> _ACTIVITY_: Word for word, write out all of the entries that follow.

> _Stored data entries_:
# # # # # # #
Context: an optimization exercise on an open-source flow, tuned for small area, a short achievable clock period and few clock cycles per item. The choices shown serve that exercise and are no tape-out recipe.
In this exercise RTL edits were held to simulation tests only and were not proved equivalent to the original.

### run.sh
#!/bin/bash
# synth_recipe.tcl (not shown) runs the flow's synth.tcl, then flattens the netlist and writes it again
# the make line also repeats each setting of config.mk as NAME=value (left out here)
make -C /OpenROAD-flow-scripts/flow DESIGN_CONFIG=/design/flow/config.mk WORK_HOME=/design/flow/orfs CLKGATE_MAP_FILE= SYNTH_SCRIPT=/design/flow/synth_recipe.tcl finish
### config.mk
export PLATFORM = sky130hd
export DESIGN_NAME = rf_siphash
export DESIGN_NICKNAME = rf_siphash
export VERILOG_FILES = /design/flow/design.v
export SDC_FILE = /design/flow/constraint.sdc
export NUM_CORES = 4
export LEC_CHECK = 0
export CAP_MARGIN = 20
export CORE_MARGIN = 2
export CORE_UTILIZATION = 40
export SETUP_SLACK_MARGIN = 0.2
export SLEW_MARGIN = 20
### constraint.sdc
create_clock -name core_clock -period 8.0 [get_ports {clk}]
set_input_delay 1.6000 -clock core_clock [delete_from_list [all_inputs] [get_ports {clk}]]
set_output_delay 1.6000 -clock core_clock [all_outputs]
set_load 0.01 [all_outputs]
### design.v
module rf_siphash (
    input  wire         clk,
    input  wire         rst,
    input  wire         key_we,
    input  wire [127:0] key,
    input  wire         in_valid,
    output wire         in_ready,
    input  wire [7:0]   in_prof,
    input  wire [7:0]   in_fam,
    input  wire [127:0] in_addr,
    input  wire [7:0]   in_plen,
    output wire         out_valid,
    input  wire         out_ready,
    output wire [63:0]  out_hash
);
    reg [63:0] k0, k1;
    always @(posedge clk) begin
        if (key_we) begin
            k0 <= key[63:0];
            k1 <= key[127:64];
        end
    end
    wire [31:0]  v4_mask = (in_plen >= 8'd32)  ? {32{1'b1}}  : ~({32{1'b1}}  >> in_plen[4:0]);
    wire [127:0] v6_mask = (in_plen >= 8'd128) ? {128{1'b1}} : ~({128{1'b1}} >> in_plen[6:0]);
    reg [127:0] addr_m;
    always @(*) begin
        case (in_fam)
            8'h00:   addr_m = {in_addr[127:80], 80'd0};
            8'h04:   addr_m = {in_addr[127:96] & v4_mask, 96'd0};
            8'h06:   addr_m = in_addr & v6_mask;
            default: addr_m = in_addr;
        endcase
    end
    wire [7:0] ab [0:15];
    genvar gi;
    generate
        for (gi = 0; gi < 16; gi = gi + 1) begin : g_ab
            assign ab[gi] = addr_m[127-8*gi -: 8];
        end
    endgenerate
    wire [63:0] w0 = {ab[5], ab[4], ab[3], ab[2], ab[1], ab[0], in_fam, in_prof};
    wire [63:0] w1 = {ab[13], ab[12], ab[11], ab[10], ab[9], ab[8], ab[7], ab[6]};
    wire [63:0] w2 = {8'd18, 40'd0, ab[15], ab[14]};
    reg  [63:0] v0, v1, v2, v3;
    wire [63:0] a0;
    sip_add u_a0 (.a(v0), .b(v1), .s(a0));
    wire [63:0] a1 = {v1[50:0], v1[63:51]} ^ a0;
    wire [63:0] a0r = {a0[31:0], a0[63:32]};
    wire [63:0] a2;
    sip_add u_a2 (.a(v2), .b(v3), .s(a2));
    wire [63:0] a3 = {v3[47:0], v3[63:48]} ^ a2;
    wire [63:0] b0;
    sip_add u_b0 (.a(a0r), .b(a3), .s(b0));
    wire [63:0] b2;
    sip_add u_b2 (.a(a2), .b(a1), .s(b2));
    wire [63:0] a3r = {a3[42:0], a3[63:43]};
    wire [63:0] a1r = {a1[46:0], a1[63:47]};
    wire [63:0] b2r = {b2[31:0], b2[63:32]};
    wire [63:0] b3 = a3r ^ b0;
    wire [63:0] b1 = a1r ^ b2;
    wire [63:0] hx = b1 ^ a3r ^ b2r;
    reg        busy;
    reg [3:0]  cnt;
    reg        ovalid;
    reg [63:0] hash;
    wire last   = busy && (cnt == 4'd9);
    wire take   = busy && (cnt == 4'd5);      
    wire accept = take && !ovalid;
    wire redo   = take && ovalid;
    wire start  = (!busy || last) && in_valid;
    wire init   = start || redo;
    assign in_ready  = accept;
    assign out_valid = ovalid;
    assign out_hash  = hash;
    wire [63:0] x0 = (cnt == 4'd1) ? w0 : (cnt == 4'd3) ? w1 : (cnt == 4'd5) ? w2 : 64'd0;
    wire [63:0] x3 = (cnt == 4'd1) ? w1 : (cnt == 4'd3) ? w2 : 64'd0;
    wire [63:0] x2 = (cnt == 4'd5) ? 64'h00000000000000ff : 64'd0;
    always @(posedge clk) begin
        if (init) begin
            v0 <= k0 ^ 64'h736f6d6570736575;
            v1 <= k1 ^ 64'h646f72616e646f6d;
            v2 <= k0 ^ 64'h6c7967656e657261;
            v3 <= k1 ^ 64'h7465646279746573 ^ w0;
        end else begin
            v0 <= b0 ^ x0;
            v1 <= b1;
            v2 <= b2r ^ x2;
            v3 <= b3 ^ x3;
        end
        if (last)
            hash <= hx;
    end
    always @(posedge clk) begin
        if (rst) begin
            busy   <= 1'b0;
            cnt    <= 4'd0;
            ovalid <= 1'b0;
        end else begin
            if (init)
                cnt <= 4'd0;
            else
                cnt <= cnt + 4'd1;
            if (start)
                busy <= 1'b1;
            else if (last)
                busy <= 1'b0;
            if (last)
                ovalid <= 1'b1;
            else if (out_ready)
                ovalid <= 1'b0;
        end
    end
endmodule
# # # # # # #
> _EXERCISE OUTPUT_:
Context: an optimization exercise on an open-source flow, tuned for small area, a short achievable clock period and few clock cycles per item. The choices shown serve that exercise and are no tape-out recipe.
In this exercise RTL edits were held to simulation tests only and were not proved equivalent to the original.

### run.sh
#!/bin/bash
# synth_recipe.tcl (not shown) runs the flow's synth.tcl, then flattens the netlist and writes it again
# the make line also repeats each setting of config.mk as NAME=value (left out here)
make -C /OpenROAD-flow-scripts/flow DESIGN_CONFIG=/design/flow/config.mk WORK_HOME=/design/flow/orfs CLKGATE_MAP_FILE= SYNTH_SCRIPT=/design/flow/synth_recipe.tcl finish
### config.mk
export PLATFORM = sky130hd
export DESIGN_NAME = rf_siphash
export DESIGN_NICKNAME = rf_siphash
export VERILOG_FILES = /design/flow/design.v
export SDC_FILE = /design/flow/constraint.sdc
export NUM_CORES = 4
export LEC_CHECK = 0
export CAP_MARGIN = 20
export CORE_MARGIN = 2
export CORE_UTILIZATION = 40
export SETUP_SLACK_MARGIN = 0.2
export SLEW_MARGIN = 20
### constraint.sdc
create_clock -name core_clock -period 8.0 [get_ports {clk}]
set_input_delay 1.6000 -clock core_clock [delete_from_list [all_inputs] [get_ports {clk}]]
set_output_delay 1.6000 -clock core_clock [all_outputs]
set_load 0.01 [all_outputs]
### design.v
module rf_siphash (
    input  wire         clk,
    input  wire         rst,
    input  wire         key_we,
    input  wire [127:0] key,
    input  wire         in_valid,
    output wire         in_ready,
    input  wire [7:0]   in_prof,
    input  wire [7:0]   in_fam,
    input  wire [127:0] in_addr,
    input  wire [7:0]   in_plen,
    output wire         out_valid,
    input  wire         out_ready,
    output wire [63:0]  out_hash
);
    reg [63:0] k0, k1;
    always @(posedge clk) begin
        if (key_we) begin
            k0 <= key[63:0];
            k1 <= key[127:64];
        end
    end
    wire [31:0]  v4_mask = (in_plen >= 8'd32)  ? {32{1'b1}}  : ~({32{1'b1}}  >> in_plen[4:0]);
    wire [127:0] v6_mask = (in_plen >= 8'd128) ? {128{1'b1}} : ~({128{1'b1}} >> in_plen[6:0]);
    reg [127:0] addr_m;
    always @(*) begin
        case (in_fam)
            8'h00:   addr_m = {in_addr[127:80], 80'd0};
            8'h04:   addr_m = {in_addr[127:96] & v4_mask, 96'd0};
            8'h06:   addr_m = in_addr & v6_mask;
            default: addr_m = in_addr;
        endcase
    end
    wire [7:0] ab [0:15];
    genvar gi;
    generate
        for (gi = 0; gi < 16; gi = gi + 1) begin : g_ab
            assign ab[gi] = addr_m[127-8*gi -: 8];
        end
    endgenerate
    wire [63:0] w0 = {ab[5], ab[4], ab[3], ab[2], ab[1], ab[0], in_fam, in_prof};
    wire [63:0] w1 = {ab[13], ab[12], ab[11], ab[10], ab[9], ab[8], ab[7], ab[6]};
    wire [63:0] w2 = {8'd18, 40'd0, ab[15], ab[14]};
    reg  [63:0] v0, v1, v2, v3;
    wire [63:0] a0;
    sip_add u_a0 (.a(v0), .b(v1), .s(a0));
    wire [63:0] a1 = {v1[50:0], v1[63:51]} ^ a0;
    wire [63:0] a0r = {a0[31:0], a0[63:32]};
    wire [63:0] a2;
    sip_add u_a2 (.a(v2), .b(v3), .s(a2));
    wire [63:0] a3 = {v3[47:0], v3[63:48]} ^ a2;
    wire [63:0] b0;
    sip_add u_b0 (.a(a0r), .b(a3), .s(b0));
    wire [63:0] b2;
    sip_add u_b2 (.a(a2), .b(a1), .s(b2));
    wire [63:0] a3r = {a3[42:0], a3[63:43]};
    wire [63:0] a1r = {a1[46:0], a1[63:47]};
    wire [63:0] b2r = {b2[31:0], b2[63:32]};
    wire [63:0] b3 = a3r ^ b0;
    wire [63:0] b1 = a1r ^ b2;
    wire [63:0] hx = b1 ^ a3r ^ b2r;
    reg        busy;
    reg [3:0]  cnt;
    reg        ovalid;
    reg [63:0] hash;
    wire last   = busy && (cnt == 4'd9);
    wire take   = busy && (cnt == 4'd5);      
    wire accept = take && !ovalid;
    wire redo   = take && ovalid;
    wire start  = (!busy || last) && in_valid;
    wire init   = start || redo;
    assign in_ready  = accept;
    assign out_valid = ovalid;
    assign out_hash  = hash;
    wire [63:0] x0 = (cnt == 4'd1) ? w0 : (cnt == 4'd3) ? w1 : (cnt == 4'd5) ? w2 : 64'd0;
    wire [63:0] x3 = (cnt == 4'd1) ? w1 : (cnt == 4'd3) ? w2 : 64'd0;
    wire [63:0] x2 = (cnt == 4'd5) ? 64'h00000000000000ff : 64'd0;
    always @(posedge clk) begin
        if (init) begin
            v0 <= k0 ^ 64'h736f6d6570736575;
            v1 <= k1 ^ 64'h646f72616e646f6d;
            v2 <= k0 ^ 64'h6c7967656e657261;
            v3 <= k1 ^ 64'h7465646279746573 ^ w0;
        end else begin
            v0 <= b0 ^ x0;
            v1 <= b1;
            v2 <= b2r ^ x2;
            v3 <= b3 ^ x3;
        end
        if (last)
            hash <= hx;
    end
    always @(posedge clk) begin
        if (rst) begin
            busy   <= 1'b0;
            cnt    <= 4'd0;
            ovalid <= 1'b0;
        end else begin
            if (init)
                cnt <= 4'd0;
            else
                cnt <= cnt + 4'd1;
            if (start)
                busy <= 1'b1;
            else if (last)
                busy <= 1'b0;
            if (last)
                ovalid <= 1'b1;
            else if (out_ready)
                ovalid <= 1'b0;
        end
    end
endmodule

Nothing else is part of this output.